Near our vacation home there was a hill with some woods where supposedly “tree nymphs” lived. My dad and i went all the way up the hill. After that he put some rocks on a pile and said “make a wish, perhaps the tree nymphs will make it come true” in a laughing manner. I didn’t believe in fairy tales and myths, but you know, why the hell wouldn’t i make a wish. Silently i wished that i wanted to be a girl.
I turned 20 years old. I had decided to take a year off to find some work and get some money. Sadly, i had exactly zero motivation to do such a thing. I tried to forget my “gender feelings” by playing a lot of games. The only reason to get work was to buy more games so i could forget even further. Eventually playing games became the only reason to live, i saw in no way a future for myself anymore.
I was in the last year of high school. Any motivation i had left was long gone because i still had problems with my gender. At the end of the school year i had to choose what college i wanted to go to. I had no idea what i wanted. I never imagined myself this far in the future, i thought i would have already comitted suicide before this time arrived. Essentially, being at school was only keeping me from doing it. I was totally lost of what i had to with these feelings and what my future would look like.
I was 19 years old. I met a transgirl on an online game on the computer. She told me she had already transitioned and was going to have her genital surgery (SRS) the next year. She was the first person i ever told that i was possibly transgender. She also said to me that i shouldn’t be so scared about transitioning and that the best i could do is to just sign up at a gender clinic. Sadly enough, that didn’t take away my fears. I didn’t want to be transgender, i just wanted to be a normal guy. If i was transgender i had to turn my whole life around, and at that moment i didn’t really like that idea.

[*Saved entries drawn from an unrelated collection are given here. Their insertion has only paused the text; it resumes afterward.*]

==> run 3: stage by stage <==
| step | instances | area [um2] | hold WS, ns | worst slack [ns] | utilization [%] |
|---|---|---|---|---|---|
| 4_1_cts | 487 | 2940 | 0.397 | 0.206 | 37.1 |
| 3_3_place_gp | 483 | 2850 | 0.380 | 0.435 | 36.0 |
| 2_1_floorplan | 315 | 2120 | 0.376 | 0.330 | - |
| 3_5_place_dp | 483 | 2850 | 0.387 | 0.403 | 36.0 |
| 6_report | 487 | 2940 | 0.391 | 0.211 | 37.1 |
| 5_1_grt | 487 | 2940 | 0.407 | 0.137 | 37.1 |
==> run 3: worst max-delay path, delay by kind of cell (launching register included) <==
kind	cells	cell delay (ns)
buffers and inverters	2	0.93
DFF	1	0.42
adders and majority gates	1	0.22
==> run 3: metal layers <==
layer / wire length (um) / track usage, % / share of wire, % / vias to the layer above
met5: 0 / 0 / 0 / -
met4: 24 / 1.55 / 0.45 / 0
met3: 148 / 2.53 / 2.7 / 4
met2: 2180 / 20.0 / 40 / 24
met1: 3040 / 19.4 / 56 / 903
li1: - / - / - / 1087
File: config.mk
export PLATFORM = sky130hd
export DESIGN_NAME = servo_update_scheduler
export DESIGN_NICKNAME = d
export VERILOG_FILES = /design/src/rtl/servo_update_scheduler.sv
export SDC_FILE = /design/constraint.sdc
export NUM_CORES = 1
export LEC_CHECK = 0
export CORE_MARGIN = 1
export CORE_UTILIZATION = 30
export CTS_CLUSTER_DIAMETER = 60
export DETAILED_ROUTE_END_ITERATION = 8
export GPL_ROUTABILITY_DRIVEN = 0
export GPL_TIMING_DRIVEN = 0
export SYNTH_ARGS = -nofsm -noshare
export SYNTH_HDL_FRONTEND = slang
export SYNTH_SLANG_ARGS = --single-unit
File: constraint.sdc
create_clock -name clock -period 6.1 [get_ports clock]
set_input_delay 1.22 -clock clock [delete_from_list [all_inputs] [get_ports clock]]
set_output_delay 1.22 -clock clock [all_outputs]
set_load 0.01 [all_outputs]
File: src/rtl/servo_update_scheduler.sv
// Servo update scheduler: holds per-channel targets, slews current positions
// once per frame and presents changed channels one at a time on duty/load.
module servo_update_scheduler #(
    parameter int unsigned CHANNELS    = 4,
    parameter int unsigned DUTY_W      = 8,
    parameter int unsigned FRAME_TICKS = 1000000,
    parameter int unsigned STEP_MAX    = 4,
    parameter int unsigned RESET_DUTY  = 128
) (
    input  logic                        clock,
    input  logic                        resetn,
    input  logic                        enable,
    input  logic                        wr_valid,
    output logic                        wr_ready,
    input  logic [$clog2(CHANNELS):0]   wr_chan,
    input  logic [DUTY_W-1:0]           wr_target,
    output logic                        wr_err,
    output logic [CHANNELS-1:0]         load,
    output logic [DUTY_W-1:0]           duty,
    output logic                        busy
);

    localparam int unsigned IDX_W = $clog2(CHANNELS);
    localparam int unsigned WC_W  = IDX_W + 1;
    localparam int unsigned CNT_W = $clog2(FRAME_TICKS);

    localparam logic [IDX_W-1:0]      IDX_LAST = IDX_W'(CHANNELS - 1);
    localparam logic [WC_W-1:0]       CH_LIM   = WC_W'(CHANNELS);
    localparam logic [CNT_W-1:0]      CNT_LAST = CNT_W'(FRAME_TICKS - 1);
    localparam logic signed [DUTY_W:0] STEP_S  = (DUTY_W+1)'(STEP_MAX);
    localparam logic [DUTY_W-1:0]     STEP_U   = DUTY_W'(STEP_MAX);
    localparam logic [DUTY_W-1:0]     RST_VAL  = DUTY_W'(RESET_DUTY);

    typedef enum logic {IDLE = 1'b0, SWEEP = 1'b1} state_t;

    state_t               state, state_next;
    logic [IDX_W-1:0]     idx, idx_next;
    logic [CNT_W-1:0]     cnt;
    logic                 tick;
    logic                 force_q;
    logic [DUTY_W-1:0]    target [CHANNELS];
    logic [DUTY_W-1:0]    cur    [CHANNELS];

    logic [DUTY_W-1:0]    cur_sel, tgt_sel, slew_next;
    logic signed [DUTY_W:0] diff;
    logic                 wr_acc, wr_in_range;
    logic [CHANNELS-1:0]  load_next;
    logic [DUTY_W-1:0]    duty_next;
    logic                 busy_next, wr_ready_next;

    assign tick        = enable && (cnt == CNT_LAST);
    assign wr_acc      = wr_valid && wr_ready;
    assign wr_in_range = (wr_chan < CH_LIM);

    // Frame counter: free-runs while enabled, held at zero otherwise.
    always_ff @(posedge clock or negedge resetn) begin
        if (!resetn)              cnt <= '0;
        else if (!enable)         cnt <= '0;
        else if (cnt == CNT_LAST) cnt <= '0;
        else                      cnt <= cnt + CNT_W'(1);
    end

    // FSM state and sweep index register.
    always_ff @(posedge clock or negedge resetn) begin
        if (!resetn) begin
            state <= IDLE;
            idx   <= '0;
        end else begin
            state <= state_next;
            idx   <= idx_next;
        end
    end

    // Next-state: a tick starts a sweep that always runs to the last channel.
    always_comb begin
        state_next = state;
        idx_next   = idx;
        case (state)
            IDLE: begin
                if (tick) begin
                    state_next = SWEEP;
                    idx_next   = '0;
                end
            end
            SWEEP: begin
                if (idx == IDX_LAST) state_next = IDLE;
                else                 idx_next   = idx + IDX_W'(1);
            end
            default: state_next = IDLE;
        endcase
    end

    // Slew toward target by at most STEP_MAX; clamping to target avoids overshoot and wrap.
    always_comb begin
        cur_sel = cur[idx];
        tgt_sel = target[idx];
        diff    = signed'({1'b0, tgt_sel}) - signed'({1'b0, cur_sel});
        if (diff > STEP_S)       slew_next = cur_sel + STEP_U;
        else if (diff < -STEP_S) slew_next = cur_sel - STEP_U;
        else                     slew_next = tgt_sel;
    end

    // Output decode: strobe a channel only if it moved or a full resend is forced.
    always_comb begin
        load_next     = '0;
        duty_next     = duty;
        busy_next     = (state_next == SWEEP);
        wr_ready_next = (state_next == IDLE);
        if (state == SWEEP && (slew_next != cur_sel || force_q)) begin
            load_next[idx] = 1'b1;
            duty_next      = slew_next;
        end
    end

    // Registered outputs, target/position storage and force flag.
    always_ff @(posedge clock or negedge resetn) begin
        if (!resetn) begin
            load     <= '0;
            duty     <= '0;
            busy     <= 1'b0;
            wr_ready <= 1'b1;
            wr_err   <= 1'b0;
            force_q  <= 1'b1;
            for (int i = 0; i < int'(CHANNELS); i++) begin
                target[i] <= RST_VAL;
                cur[i]    <= RST_VAL;
            end
        end else begin
            load     <= load_next;
            duty     <= duty_next;
            busy     <= busy_next;
            wr_ready <= wr_ready_next;
            wr_err   <= wr_acc && !wr_in_range;
            if (wr_acc && wr_in_range) target[wr_chan[IDX_W-1:0]] <= wr_target;
            if (state == SWEEP) begin
                cur[idx] <= slew_next;
                if (idx == IDX_LAST) force_q <= 1'b0;
            end
        end
    end

endmodule

==> results.json <==
{
  "period_needed_ns": 5.676,
  "synth_area_leaders": "dfrtp_1, mux2_2, mux4_2",
  "ys_seq_elements": 102,
  "cts_sinks": 102,
  "wl_per_cell_um": 15.90,
  "layout_worst_path_cycle_share": 0.9305,
  "drv_slew": 0,
  "yosysSeqAreaShare": 0.4755,
  "crit_cells": 18,
  "leakage_nw": 2.658,
  "r2r_cells": 18,
  "drv_cap": 0,
  "cts_tree": "done",
  "io_pins": 30,
  "crit_slowest_cell": "buf_1",
  "core.rowCount": 48,
  "cts_hold_buf": 0,
  "syn-cell-area_mm2": 0.005394,
  "yosys_most_used_dff": "dfrtp_1",
  "synth.top_cell.area_share": 0.4268,
  "required_ns": 6.33,
  "h-tree-depth": 3,
  "worstReg2RegStart": "idx[1]$_DFFE_PN0P_",
  "setup_violations": 0,
  "avgSynthCellArea_um2": 11.45,
  "async_flop_share": 1.000,
  "dieArea_mm2": 0.01852,
  "hold_start": "cur[8]$_DFFE_PN0P_",
  "critPathLaunchType": "register",
  "holdWs_ns": 0.4825,
  "post_cts_buffers": 0,
  "rrSetupSlack_ns": 0.42,
  "grt_pass1_vias": 3906,
  "via_count": 3783,
  "critPathBufInv": 5,
  "path_class": "register to register",
  "grt_pass1_wl_um": 19960,
  "fmax_ghz": 0.1762,
  "cts_root_buffer": "clkbuf_16",
  "first_pass_iters": 4,
  "fin_area_mm2": 0.006286,
  "fp.dieW_um": 136.1,
  "numCtsBuffers": 9,
  "area_delta_synth_final_pct": 16.54,
  "hpwl_um": 8782,
  "r2r_end": "duty[6]$_DFFE_PN0P_",
  "antenna_found_initial": 0,
  "final_hold_viol_count": 0,
  "multi_input_area_mm2": 0.002698,
  "antenna_cells": 0,
  "start_util": 0.3097,
  "worstPathArrival_ns": 5.91,
  "synthesis.nets": 502,
  "routed_wl_um": 11820,
  "holdPathStages": 2,
  "cts_resized": 0,
  "slew_headroom": 0.4653,
  "worstPathCellList": "clkbuf_1 -> buf_1 -> mux4_2 -> inv_1 -> ha_1 -> inv_1 -> fa_1 -> a21o_1 -> a221oi_2 -> xnor2_1 -> nand4_1 -> o21ai_1 -> o32ai_1 -> o21bai_1 -> a22o_1 -> o31a_1 -> buf_6 -> mux2_4",
  "drive_above_1_share": 0.2046,
  "die_h_um": 136.1,
  "synth_cell_types": 61,
  "track_usage": 0.1404,
  "yosysTopAreaCell": "dfrtp_1",
  "hold_end": "cur[8]$_DFFE_PN0P_",
  "path_common_cell": "inv_1",
  "dpl_worst_slack_ns": 0.5186,
  "vdd.ir_drop.worst_mv": 0.2675,
  "final.fill_count": 1729,
  "netlist_instances": 471,
  "drt_first_iter_violations": 232,
  "placed_cell_area_mm2": 0.006005,
  "end_kind": "register",
  "drcViolationCount": 0,
  "core_mm2": 0.01742,
  "grt_max_degree": 63,
  "clk_pin_slew_ns": 0.07,
  "synth_enable_flop_cells": 0,
  "startpoint": "idx[1]$_DFFE_PN0P_",
  "worst_path_dominant_cell_family": "compound AO/OA/AOI/OAI gates",
  "final_nets": 544,
  "tightestPinTransition_ns": 0.7991,
  "avgViaCountPerCell": 5.092,
  "clockBufferDepth": 2,
  "portBuffers": 29,
  "powerDensity_mw_per_mm2": 569.0,
  "register_area_mm2": 0.002565,
  "worst_slack_ns": 0.4239,
  "hold_path.class": "register to register",
  "antenna_left": 0,
  "status": "complete, no violations",
  "skew_ns": 0.009771,
  "clkLatencyLatePin_ns": 0.35,
  "ys_warn_count": 0,
  "rsz0062_at_grt": "no",
  "setup_tns_ns": 0,
  "cp_max_fo": 10,
  "cp_slowest_stage_delay_ns": 0.60,
  "overflow": 0
}
==> worst max-delay path by stage <==
stage                          end  slack (ns)
5_1_grt        duty[6]$_DFFE_PN0P_        0.20
3_3_place_gp     load[2]$_DFF_PN0_        0.26
2_1_floorplan  duty[4]$_DFFE_PN0P_        1.36
3_5_place_dp   duty[6]$_DFFE_PN0P_        0.52
6_report       duty[6]$_DFFE_PN0P_        0.42
4_1_cts        duty[6]$_DFFE_PN0P_        0.46
==> registers in the layout, indices dropped and copies added (netlist names) <==
| register | cells |
|---|---|
| target | 32 |
| busy | 1 |
| wr_ready | 1 |
| idx | 2 |
| duty | 8 |
| cnt | 20 |
| force_q | 1 |
| cur | 32 |
| wr_err | 1 |
| load | 4 |
==> metrics by stage <==
stage	power, W	utilization	instances
final	0.003577	0.3609	743
after global routing	0.003824	0.3609	743
after CTS	0.003593	0.3609	743
after detailed placement	0.003036	0.3448	727
after global placement	0.002957	0.3425	725
after floorplan	0.002515	-	471
==> layout by cell type, fill, tap and decap left out, types with 3 or more instances in the layout <==
cell              n
xnor2_1          11
clkdlybuf4s50_1  28
nand4_1           3
nand2b_1          4
a21oi_1          11
nand2_1          47
nor3b_1           3
o32ai_1           3
xor2_1           14
mux2i_1           3
nor3_1            3
clkbuf_16         9
nor2b_1           9
mux4_2           16
a21o_1            3
and2_1            3
nand3_1          16
dfstp_2          10
ha_1             15
inv_1            17
nor2_1           37
buf_6             3
or3_1             4
o22a_1            6
dfrtp_1          92
o21ai_0          29
mux2_4            3
a221oi_1          3
clkbuf_1          9
mux2_2           45
and3_1           10
==> report_power, final <==
part	leakage [nW]	total (W)	switching (W)	internal [W]
Clock	0.136	0.000541	0.000242	0.000299
Combinational	1.22	0.00213	0.00124	0.000897
Sequential	1.30	0.000903	0.0000737	0.000829
==> worst reg2reg max path: stages (launching register included) <==
cell and delay, ns:
dfrtp_1 0.38, clkbuf_1 0.47, buf_1 0.60, mux4_2 0.47, inv_1 0.10, ha_1 0.18
inv_1 0.06, fa_1 0.45, a21o_1 0.23, a221oi_2 0.32, xnor2_1 0.21, nand4_1 0.18
o21ai_1 0.49, o32ai_1 0.19, o21bai_1 0.20, a22o_1 0.28, o31a_1 0.30, buf_6 0.15
mux2_4 0.30
==> cells in the mapped netlist (2+ instances only) <==
library cell / count
or3_1: 4
o211ai_1: 2
mux4_2: 16
ha_1: 15
dfrtp_1: 92
a211o_1: 2
nand2_1: 47
nand3b_1: 2
nand2b_1: 4
buf_2: 2
nor2_1: 37
buf_6: 3
dfstp_2: 10
a21o_1: 3
xnor2_1: 11
mux2i_1: 3
and2_1: 3
inv_1: 17
a2bb2oi_1: 2
nor4_1: 3
a221oi_1: 3
mux2_2: 45
a211oi_1: 2
o22a_1: 6
nor3b_1: 3
nand4_1: 3
a21oi_1: 11
o21ai_0: 29
nor3_1: 3
nor2b_1: 9
nand3_1: 16
o32ai_1: 3
o21a_1: 2
mux2_4: 3
xor2_1: 14
clkbuf_1: 7
and3_1: 10
File: config.mk
export PLATFORM = sky130hd
export DESIGN_NAME = c_multi_hot_err_monitor_flat
export DESIGN_NICKNAME = d
export VERILOG_FILES = /design/src/rtl/c_multi_hot_err_monitor_if.sv /design/src/rtl/c_multi_hot_err_monitor.sv /design/src/flat_wrapper.sv
export SDC_FILE = /design/constraint.sdc
export NUM_CORES = 1
export LEC_CHECK = 0
export CORE_AREA = 2 2 59 61
export CTS_BUF_LIST = sky130_fd_sc_hd__clkbuf_8
export CTS_CLUSTER_SIZE = 25
export DETAILED_ROUTE_END_ITERATION = 6
export DIE_AREA = 0 0 61 63
export DONT_BUFFER_PORTS = 1
export SYNTH_ARGS = -nofsm -noshare
export SYNTH_HDL_FRONTEND = slang
export SYNTH_HIERARCHICAL = 1
export SYNTH_SLANG_ARGS = --single-unit
File: constraint.sdc
create_clock -name clk -period 2.49 [get_ports clk]
set_clock_uncertainty 0.15 [all_clocks]
set_input_delay 0 -clock clk [delete_from_list [all_inputs] [get_ports clk]]
set_output_delay 0 -clock clk [all_outputs]
set_load 0.1 [all_outputs]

If you’re out there pauseeee (her ingame name), thanks for informing me at this age, it helped me later on to accept myself for who i am.
I was 18 years old, and an adult now according to the law. A girl from my class liked me. She constantly nagged at me when i would go out with her. Watching a movie or getting wasted on alcohol, she didn’t care, she just wanted to do stuff together. Her friends always tried to steer me away from my friends to her direction. I could already see it happening, the same thing as when i was 16. Of course i got extremely jealous of this girl. I had to not show interest again to get rid of her. I also still felt uncomfortable whenever i hung around the guys, and the eating disorder didn’t disappear either.
During christmas i got very sick. I couldn’t eat and had to throw up a lot. The “gender feelings” also came back pretty strong. My mom told me we had to go to the general practicioner to see what was wrong with me. I thought about telling him that perhaps i was transgender but in the end i didn’t do it.
What if he declared me as an insane person? My sickness turned out to be a strong stomach flu. The promise i made to myself when i was 13 meant nothing to me. I still couldnt reach a conclusion whether i really was transgender or if it was just some deranged fantasy. I kept hoping that one day these “gender feelings” would disappear.